Fiduciary Responsibility Check List
In addition to compiling documentation which will be requested by your Plan auditor, there are a few things plan sponsors should do annually to ensure the fiduciary responsibility is being met. This includes:
Perform a “check-up” on funds offered by the Plan
This is especially important as plan participants are likely becoming nervous as they see the value of their retirement account dwindle with the stock market. Maximizing fund returns will keep plan participants satisfied with fund options so they continue to contribute to the Plan. Items you should consider as it relates to fund offerings include:
- Do the funds still meet the diversification requirements per the Department of Labor?
- How have the funds offered by the Plan performed compared to other funds? Consult the Plan investment advisor to help determine whether a change in the mix of funds offered is necessary
- What are the true administrative costs of the Plan? Many investment houses net certain administrative costs from the plan returns
Review control structure of the plan
- Have there been any changes in service providers?

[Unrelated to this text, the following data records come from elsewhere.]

File: src/rtl/hazard_unit.sv
// hazard_unit
// Pipeline hazard resolver for the 5-stage MIPS core. It keeps a shadow copy
// of the destination-register and hazard information for the EX, MEM and WB
// stages. From that copy it produces the ID/IF stall and the forwarding
// selects for the ID-stage comparator and the EX-stage ALU operands. It also
// keeps a saturating count of hazard stall cycles.
//
// Ports:
//   clock        in   1   system clock, rising edge
//   reset        in   1   synchronous, active-high
//   DP_Hazards   in   8   {WantRsID, NeedRsID, WantRtID, NeedRtID,
//                          WantRsEX, NeedRsEX, WantRtEX, NeedRtEX}
//   ID_Rs/ID_Rt  in   5   source registers of the instruction in ID
//   ID_WriteReg  in   5   destination register of the instruction in ID
//   ID_RegWrite  in   1   instruction in ID writes the register file
//   ID_MemRead   in   1   instruction in ID is a load
//   Mem_Stall    in   1   external memory stall, freezes the pipeline
//   ID_Stall     out  1   hazard stall to the decoder and IF/ID latch
//   ID_RsFwdSel  out  2   comparator Rs select (00 RF, 01 MEM, 10 WB)
//   ID_RtFwdSel  out  2   comparator Rt select
//   EX_RsFwdSel  out  2   ALU Rs select
//   EX_RtFwdSel  out  2   ALU Rt select
//   Stall_Count  out  16  saturating hazard stall cycle count
module hazard_unit (
    input  logic        clock,
    input  logic        reset,
    input  logic [7:0]  DP_Hazards,
    input  logic [4:0]  ID_Rs,
    input  logic [4:0]  ID_Rt,
    input  logic [4:0]  ID_WriteReg,
    input  logic        ID_RegWrite,
    input  logic        ID_MemRead,
    input  logic        Mem_Stall,
    output logic        ID_Stall,
    output logic [1:0]  ID_RsFwdSel,
    output logic [1:0]  ID_RtFwdSel,
    output logic [1:0]  EX_RsFwdSel,
    output logic [1:0]  EX_RtFwdSel,
    output logic [15:0] Stall_Count
);

    // Register 0 is hardwired to zero, so it never produces a hazard.
    function automatic logic reg_match(input logic       reg_write,
                                       input logic [4:0] write_reg,
                                       input logic [4:0] src);
        return reg_write && (write_reg == src) && (src != 5'd0);
    endfunction

    // Forwarding priority: MEM (younger, non-load) over WB over register file.
    function automatic logic [1:0] fwd_select(input logic want,
                                              input logic mem_hit,
                                              input logic mem_load,
                                              input logic wb_hit);
        if (!want)                   return 2'b00;
        else if (mem_hit && !mem_load) return 2'b01;
        else if (wb_hit)             return 2'b10;
        else                         return 2'b00;
    endfunction

    function automatic logic [15:0] sat_inc(input logic [15:0] value);
        return (value == 16'hFFFF) ? value : value + 16'd1;
    endfunction

    logic want_rs_id, need_rs_id, want_rt_id, need_rt_id;
    logic want_rs_ex, need_rs_ex, want_rt_ex, need_rt_ex;

    assign {want_rs_id, need_rs_id, want_rt_id, need_rt_id,
            want_rs_ex, need_rs_ex, want_rt_ex, need_rt_ex} = DP_Hazards;

    // EX shadow stage
    logic [4:0] ex_write_reg;
    logic       ex_reg_write;
    logic       ex_mem_read;
    logic [4:0] ex_rs;
    logic [4:0] ex_rt;
    logic       ex_want_rs;
    logic       ex_want_rt;

    // MEM shadow stage
    logic [4:0] mem_write_reg;
    logic       mem_reg_write;
    logic       mem_mem_read;

    // WB shadow stage
    logic [4:0] wb_write_reg;
    logic       wb_reg_write;

    logic [15:0] stall_count;

    logic ex_hit_rs, ex_hit_rt, mem_hit_rs, mem_hit_rt, wb_hit_rs, wb_hit_rt;
    logic mem_hit_ex_rs, mem_hit_ex_rt, wb_hit_ex_rs, wb_hit_ex_rt;
    logic stall_rs, stall_rt, hazard_stall;

    // ---- Hazard detection against the instruction in ID ----
    always_comb begin
        ex_hit_rs  = reg_match(ex_reg_write,  ex_write_reg,  ID_Rs);
        ex_hit_rt  = reg_match(ex_reg_write,  ex_write_reg,  ID_Rt);
        mem_hit_rs = reg_match(mem_reg_write, mem_write_reg, ID_Rs);
        mem_hit_rt = reg_match(mem_reg_write, mem_write_reg, ID_Rt);
        wb_hit_rs  = reg_match(wb_reg_write,  wb_write_reg,  ID_Rs);
        wb_hit_rt  = reg_match(wb_reg_write,  wb_write_reg,  ID_Rt);

        stall_rs = (need_rs_id && ex_hit_rs)
                 || (need_rs_id && mem_hit_rs && mem_mem_read)
                 || (need_rs_ex && ex_hit_rs && ex_mem_read);
        stall_rt = (need_rt_id && ex_hit_rt)
                 || (need_rt_id && mem_hit_rt && mem_mem_read)
                 || (need_rt_ex && ex_hit_rt && ex_mem_read);

        // A memory stall already freezes everything; a hazard stall on top
        // of it would only double-count.
        hazard_stall = (stall_rs || stall_rt) && !Mem_Stall;
    end

    // ---- Forwarding for the registered EX operands ----
    always_comb begin
        mem_hit_ex_rs = reg_match(mem_reg_write, mem_write_reg, ex_rs);
        mem_hit_ex_rt = reg_match(mem_reg_write, mem_write_reg, ex_rt);
        wb_hit_ex_rs  = reg_match(wb_reg_write,  wb_write_reg,  ex_rs);
        wb_hit_ex_rt  = reg_match(wb_reg_write,  wb_write_reg,  ex_rt);
    end

    assign ID_Stall    = hazard_stall;
    assign ID_RsFwdSel = fwd_select(want_rs_id, mem_hit_rs, mem_mem_read, wb_hit_rs);
    assign ID_RtFwdSel = fwd_select(want_rt_id, mem_hit_rt, mem_mem_read, wb_hit_rt);
    assign EX_RsFwdSel = fwd_select(ex_want_rs, mem_hit_ex_rs, mem_mem_read, wb_hit_ex_rs);
    assign EX_RtFwdSel = fwd_select(ex_want_rt, mem_hit_ex_rt, mem_mem_read, wb_hit_ex_rt);
    assign Stall_Count = stall_count;

    // ---- Shadow pipeline advance ----
    always_ff @(posedge clock) begin
        if (reset) begin
            ex_write_reg  <= 5'd0;
            ex_reg_write  <= 1'b0;
            ex_mem_read   <= 1'b0;
            ex_rs         <= 5'd0;
            ex_rt         <= 5'd0;
            ex_want_rs    <= 1'b0;
            ex_want_rt    <= 1'b0;
            mem_write_reg <= 5'd0;
            mem_reg_write <= 1'b0;
            mem_mem_read  <= 1'b0;
            wb_write_reg  <= 5'd0;
            wb_reg_write  <= 1'b0;
        end else if (!Mem_Stall) begin
            if (hazard_stall) begin
                // Bubble into EX while the stalled instruction waits in ID.
                ex_write_reg <= 5'd0;
                ex_reg_write <= 1'b0;
                ex_mem_read  <= 1'b0;
                ex_rs        <= 5'd0;
                ex_rt        <= 5'd0;
                ex_want_rs   <= 1'b0;
                ex_want_rt   <= 1'b0;
            end else begin
                ex_write_reg <= ID_WriteReg;
                ex_reg_write <= ID_RegWrite;
                ex_mem_read  <= ID_MemRead;
                ex_rs        <= ID_Rs;
                ex_rt        <= ID_Rt;
                ex_want_rs   <= want_rs_ex;
                ex_want_rt   <= want_rt_ex;
            end
            mem_write_reg <= ex_write_reg;
            mem_reg_write <= ex_reg_write;
            mem_mem_read  <= ex_mem_read;
            wb_write_reg  <= mem_write_reg;
            wb_reg_write  <= mem_reg_write;
        end
    end

    // ---- Stall cycle counter ----
    always_ff @(posedge clock) begin
        if (reset) begin
            stall_count <= 16'd0;
        end else if (hazard_stall) begin
            stall_count <= sat_inc(stall_count);
        end
    end

endmodule
File: config.mk
export PLATFORM = sky130hd
export DESIGN_NAME = hazard_unit
export DESIGN_NICKNAME = d
export VERILOG_FILES = /design/src/rtl/hazard_unit.sv
export SDC_FILE = /design/constraint.sdc
export NUM_CORES = 1
export LEC_CHECK = 0
export ABC_CLOCK_PERIOD_IN_PS = 2700
export CAP_MARGIN = 15
export CORE_ASPECT_RATIO = 1.2
export CORE_MARGIN = 8
export CORE_UTILIZATION = 30
export CTS_CLUSTER_DIAMETER = 40
export DETAILED_ROUTE_END_ITERATION = 8
export PLACE_DENSITY = 0.62
export SYNTH_ARGS = -nofsm -noshare
export SYNTH_HDL_FRONTEND = slang
export SYNTH_SLANG_ARGS = --single-unit
File: constraint.sdc
create_clock -name clock -period 2.7 [get_ports clock]
set_clock_uncertainty 0.2 [all_clocks]
set_input_delay 0.405 -clock clock [delete_from_list [all_inputs] [get_ports clock]]
set_output_delay 0.405 -clock clock [all_outputs]
set_load 0.03 [all_outputs]
==> results of run 1 <==
## logic make-up after synthesis
group                      after synthesis  synth area share, %
and+or+nand+nor                        154                29.48
muxes                                   19                6.956
buffers and inverters                   30                4.869
DFF                                     48                33.39
adders and majority gates                1               0.4347
xor gates and xnor gates                51                15.52
AOI/OAI and AO/OA                       41                9.348
## final cells by class
cell class	count	area [sq um]	area share [%]
Sequential cell	48	967.2	24.53
Multi-Input combinational cell	266	1822	46.21
Clock buffer	7	152.6	3.872
Clock inverter	1	30.03	0.7617
Timing Repair Buffer	95	813.3	20.63
Tap cell	123	153.9	3.904
Inverter	1	3.754	0.09521
## synth_stat cells (all sizes together) (2+ instances only)
library cell,number
nand4,12
and2,6
mux2,5
and3,2
clkbuf,19
or3,2
nor2b,5
or4,10
nor4,12
buf,10
o31ai,6
xor2,7
a21oi,18
nand2,29
nor2,29
dfxtp,48
nand2b,14
nand3,13
and4,2
o22ai,11
xnor2,44
mux2i,14
nand3b,10
nor3,7
## metrics by stage
step | TNS (ns) | instance area, sq um
floorplan | 0 | 2884
global placement | -5.661 | 3695
detailed placement | -6.447 | 3695
CTS | 0 | 3904
global route | -0.02114 | 3943
finish | 0 | 3943
## final timing paths
check             slack, ns  cells after the start        startpoint              to
hold / removal         0.29                      2        ex_want_rt      ex_want_rt
setup / recovery       0.04                      9          ID_Rt[3]        ID_Stall
hold reg to reg        0.29                      2        ex_want_rt      ex_want_rt
setup reg to reg       0.17                      9  mem_write_reg[2]  Stall_Count[5]
## power breakdown
part	switching, mW	total (mW)	internal (mW)
clock network	0.264	0.751	0.488
registers	0.0340	0.764	0.730
logic	0.105	0.231	0.126
## metal layers
layer  wire length (microns)  vias to the layer above
li1                        -                     1357
met1                    3852                     1257
met5                      18                        -
met2                    3750                       68
met3                     651                       12
met4                     108                        4
## layout by cell type (no fill, tap or decap), types with 2 or more instances in the layout
cell | Yosys | layout
a21oi_1 | 18 | 17
and2_1 | 5 | 5
and3_1 | 2 | 2
and4_1 | 2 | 2
buf_2 | 4 | 2
buf_4 | 0 | 48
buf_6 | 3 | 2
clkbuf_16 | 0 | 5
clkbuf_8 | 0 | 2
clkdlybuf4s50_1 | 0 | 31
dfxtp_1 | 48 | 43
dfxtp_2 | 0 | 5
dlygate4sd2_1 | 0 | 8
dlymetal6s2s_1 | 0 | 2
mux2_1 | 4 | 4
mux2i_1 | 14 | 14
nand2_1 | 29 | 29
nand2b_1 | 14 | 14
nand3_1 | 13 | 13
nand3b_1 | 10 | 10
nand4_1 | 12 | 12
nor2_1 | 29 | 27
nor2b_1 | 5 | 5
nor3_1 | 5 | 5
nor3_2 | 2 | 2
nor4_1 | 11 | 6
nor4_2 | 1 | 6
o22ai_1 | 10 | 10
o31ai_1 | 6 | 6
or3_1 | 2 | 2
or4_1 | 9 | 9
xnor2_1 | 44 | 44
xor2_1 | 7 | 7
## worst register-to-register path, stage by stage, from the launching register on
cell and delay, ns:
dfxtp_2 0.37, xor2_1 0.18, nor3_1 0.20, nand4_1 0.15, o22a_1 0.24, and2_4 0.19, buf_6 0.15, buf_4 0.14
or4_1 0.50, a21oi_2 0.14
## what timing repair did
item	4_1_cts	5_1_grt
hold endpoints to repair	0	0
gates cloned	0	0
pin swaps	4	8
setup endpoints to repair	7	15
setup buffers	2	1
gates resized for setup	19	11
hold buffers	0	0
==> summary.txt, run 1 <==
Global route
  • Routing usage on met3: just under 5%
  • Vias in the first global route: 2717
  • Total gr overflow: 0
  • Initial antenna violation count: 2
  • GRT met1 Usage: 15.69%
  • Pin count of the biggest net entering global routing: 34
  • Gr usage total: 13.10%
  • First-pass GRT wire length: 13790 microns
  • Most used routing layer: met2
  • Met2 global-route usage: 21.55%

Critical path
  • Setup Crit Path Kind: in2out
  • Largest delay share family, worst path: simple AND/OR/NAND/NOR gates
  • Crit path buffers/inverters: 3
  • Worst setup EP type: output pin
  • Critical Path Start Type: input pin
  • Crit-path cells: dlygate4sd2_1 -> or4_4 -> nor2_4 -> buf_4 -> nor4_2 -> o22ai_2 -> and2_4 -> nor2_2 -> buf_4
  • Slowest CP cell: or4_4
  • CP peak stage delay: 0.52 ns
  • Crit path DAT: 2.06 ns
  • Cell repeated most along the worst path: buf_4
  • CP required: 2.10 ns
  • CP Max Fanout: 2

Detailed routing
  • Drt pass-1 iters: 4
  • WL per Instance: 15.49 microns
  • Via-to-Cell Ratio: 4.987
  • Post-route DRC: 0
  • Initial DRC Count: 94
  • Vias: 2698
  • Final WL: between 8000 and 9000 microns
  • Final antenna-violating net count: 0

Clock network
  • Clk_lat worst skew: 0.29 ns
  • CTS HTree Levels: 2
  • CTS Buffer Depth: 2
  • Number of clock sinks: 48
  • Clock-pin slew on the worst setup and hold paths: 0.07 ns
  • CTS tree: done
  • Num CTS Buffers: 5
  • Root Buffer Master: clkbuf_16

Yosys
  • #FFs+latches synth: 48
  • Synth Area per Inst: ~8.4 sq um
  • Syn_nets: 373
  • Post-synthesis cell type count: between 40 and 50
  • Main synth FF type: dfxtp_1
  • Synth async-reset ratio: 0%
  • Synth top area cells: dfxtp_1 33%, xnor2_1 13%, mux2i_1 4.9%
  • Gate Count Post-Synth: roughly 340
  • Seq/Total Area, Yosys: 33.39%
  • Cell accounting for the most synthesized area: dfxtp_1
  • Synth Cell Area: between 2000 and 3000 sq um
  • EDFF count, synth: 0
  • Post-synth top area share: 33.39%
  • Synth warn: 0

STA
  • FMAX: roughly 380 MHz
  • Worst Tran Pin Value: between 0.5 and 0.6 ns
  • Final Setup Violations: 0
  • Fin crit share: 98.61%
  • PnR worst setup slack: 0.03742 ns
  • Relative slew slack: 61.73%
  • Tmin final: around 2.7 ns
  • Hold Fails Final Rpt: 0
  • Max-slew violation count: 0
  • WHS: 0.2893 ns

Hold path
  • Hold Crit Class: reg2reg

Die
  • Cell Rows: 39
  • CORE AREA: 9418 sq um
  • Die ar.: between 10000 and 15000 sq um
  • Starting Density: 30.56%
  • DIE HEIGHT: 123.3 microns
  • Top Ports: 53
  • DIE WIDTH: approximately 110 microns

Cells and area
  • Flip-flop count of the largest register after layout: 16
  • Final nets: 446
  • N_diodes: 0
  • Final core occ: 41.86%
  • Post-route insts no fill: approximately 540
  • Layout cells sized above 1: 20.10%
  • Syn-to-layout area delta: 37.00%
  • Fillers: ~950

Power and ir drop
  • Max rail drop VDD: 0.0002389 V
  • Final Power: about 1.7 mW
  • Power per Cell Area: approximately 440 nW/um^2
  • Pleak: ~1.4 nW

Run
  • Number of max-cap violations: 0

Placed design
  • HPWL after detailed placement: 6193 microns
  • Placed cell count: 530
  • IO Port Bufs: 52
  • RD Place Congestion: 0.8190
  • Place WS: -0.2974 ns

Outcome
  • Run status: finished clean
(Power assumes the default switching activity.)
==> run 2: changes to the inputs <==
--- a/config.mk
+++ b/config.mk
@@ -12,7 +12,7 @@
 export CORE_UTILIZATION = 30
 export CTS_CLUSTER_DIAMETER = 40
 export DETAILED_ROUTE_END_ITERATION = 8
-export PLACE_DENSITY = 0.62
+export PLACE_DENSITY_LB_ADDON = 0.15
 export SYNTH_ARGS = -nofsm -noshare
 export SYNTH_HDL_FRONTEND = slang
 export SYNTH_SLANG_ARGS = --single-unit
==> summary.txt, run 2 (synthesis results as in run 1) <==
Detailed routing
  • Post-route DRC: 0 (unchanged)
  • Final WL: 8597 microns (+2.6%)
  • Vias: 2626 (-2.7%)
  • Drt pass-1 iters: 4 (unchanged)
  • WL per Instance: 15.98 microns (+3.2%)
  • Initial DRC Count: 98 (+4.3%)
  • Final antenna-violating net count: 0 (unchanged)
  • Via-to-Cell Ratio: 4.881 (-2.1%)

Cells and area
  • Syn-to-layout area delta: 35.83%
  • Layout cells sized above 1: 20.24% (+0.15 points)
  • Final nets: 443 (-0.67%)
  • Most common cell after layout, fill and taps aside: buf_4
  • Flip-flop count of the largest register after layout: 16 (unchanged)
  • Final core occ: 41.50% (-0.36 points)
  • Post-route insts no fill: 538 (-0.55%)
  • Fillers: 985 (+3.6%)
  • Finished Cell Area: 3909 sq um (-0.86%)
  • Commonest non-fill, non-tap cells in the layout: 45 x buf_4, 43 x dfxtp_1, 43 x xnor2_1, 31 x clkdlybuf4s50_1, 29 x nand2_1
  • N_diodes: 0 (unchanged)

Clock network
  • CTS HTree Levels: 2 (unchanged)
  • Number of clock sinks: 48 (unchanged)
  • CTS Buffer Depth: 2 (unchanged)
  • Num CTS Buffers: 5 (unchanged)
  • CTS tree: done
  • Root Buffer Master: clkbuf_16
  • Clk_lat worst skew: 0.29 ns (about the same)
  • Hold-fix buffers, CTS: 0 (unchanged)
  • Clock-pin slew on the worst setup and hold paths: 0.07 ns (about the same)

Placed design
  • RD Place Congestion: 0.8079 (-1.4%)
  • Place WS: -0.4246 ns (-0.1272 ns)
  • Placed cell count: 526 (-0.75%)
  • Placement-stage cell area: 3690 sq um (-0.14%)
  • HPWL after detailed placement: 6392 microns (+3.2%)
  • IO Port Bufs: 52 (unchanged)

STA
  • Fin crit share: 96.22% (-2.4 points)
  • Hold Fails Final Rpt: 0 (unchanged)
  • Final Setup Violations: 0 (unchanged)
  • PnR worst setup slack: 0.1020 ns (+0.06458 ns)
  • WHS: 0.2928 ns (+0.003494 ns)
  • Worst Tran Pin Value: 0.7353 ns (+0.1613 ns)
  • Tmin final: 2.598 ns (-0.06458 ns)
  • Max-slew violation count: 0 (unchanged)
  • TNS Setup: 0 ns (unchanged)
  • FMAX: 384.9 MHz (+2.5%)
  • Relative slew slack: 50.98% (-11 points)
  • RSZ-0062 raised after global routing: no

Run
  • Number of max-cap violations: 0 (unchanged)

Die
  • DIE HEIGHT: 123.3 microns (unchanged)
  • Die ar.: 13000 sq um (unchanged)
  • Top Ports: 53 (unchanged)
  • DIE WIDTH: 105.4 microns (unchanged)
  • Cell Rows: 39 (unchanged)
  • Starting Density: 30.56% (unchanged)
  • CORE AREA: 9418 sq um (unchanged)

Power and ir drop
  • Power per Cell Area: 419.7 nW/um^2 (-5.3%)
  • Max rail drop VDD: 0.0002083 V (-13%)
  • Pleak: 1.388 nW (-2.1%)
  • Final Power: 1.641 mW (-6.1%)

Global route
  • Total gr overflow: 0 (unchanged)
  • Initial antenna violation count: 0 (-2)
  • First-pass GRT wire length: 13990 microns (+1.4%)
  • Gr usage total: 13.39% (+0.29 points)
  • Pin count of the biggest net entering global routing: 45 (+32%)
  • Vias in the first global route: 2670 (-1.7%)

Critical path
  • Critical Path Start Type: register
  • Crit path DAT: 1.99 ns (-0.07 ns)
  • CP required: 2.10 ns (about the same)
  • CP Max Fanout: 4 (+2)
  • Worst-case reg-to-reg path depth: 9 (unchanged)
  • Worst setup EP type: output pin
  • Setup Crit Path Kind: reg2out

Outcome
  • Run status: finished clean

Hold path
  • Worst Hold Path Cells: 2 (unchanged)
  • Hold Crit Class: reg2reg
-- run 2: cell type report --
type | instances | area [sq um] | share of cell area, %
clock inverter | 2 | 15.01 | 0.3841
timing repair buffer | 92 | 795.8 | 20.36
multi-input combinational | 266 | 1832 | 46.86
sequential | 48 | 969.7 | 24.81
clock buffer | 6 | 138.9 | 3.553
inverter | 1 | 3.754 | 0.09603
tap | 123 | 153.9 | 3.937
-- run 2: routing by layer --
layer | part of all wire [%] | GRT usage [%]
met1 | 45 | 15.74
met2 | 51 | 24.11
met3 | 3.2 | 2.815
met4 | 1.2 | 3.575
met5 | 0 | 0
-- run 2: final timing paths --
kind / startpoint / slack [ns] / to
max: ex_rt[2] / 0.10 / EX_RtFwdSel[1]
min: ex_want_rt / 0.29 / ex_want_rt
max reg2reg: mem_write_reg[2] / 0.17 / Stall_Count[7]
min reg2reg: ex_want_rt / 0.29 / ex_want_rt
-- run 2: worst max-delay path, cell delays in order, from the launching register on --
cell	delay [ns]
dfxtp_1	0.35
or4_1	0.52
nor2_1	0.17
nor4_1	0.10
nor4_2	0.40
buf_12	0.17
-- run 2: power breakdown --
part,switching [mW],total (mW),internal [mW]
registers,0.0343,0.763,0.729
logic,0.109,0.232,0.123
clock network,0.277,0.646,0.369
total,0.420,1.64,1.22
-- run 2: timing repair --
action	in CTS	in global routing
setup buffers	3	1
pin swaps	3	5
resized for setup	21	15
endpoints found under the setup margin	16	15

- Have there been any changes to the plan document? If so, are you still administering the Plan according to the Plan document?
Review eligible plan participants
As the economy continues to recede, you may have laid off employees thus decreasing the number of eligible plan participants. Now is a good time to determine whether your Plan still requires an audit. If you have less than 100 eligible participants at the beginning of the Plan year, the Plan may no longer require an audit.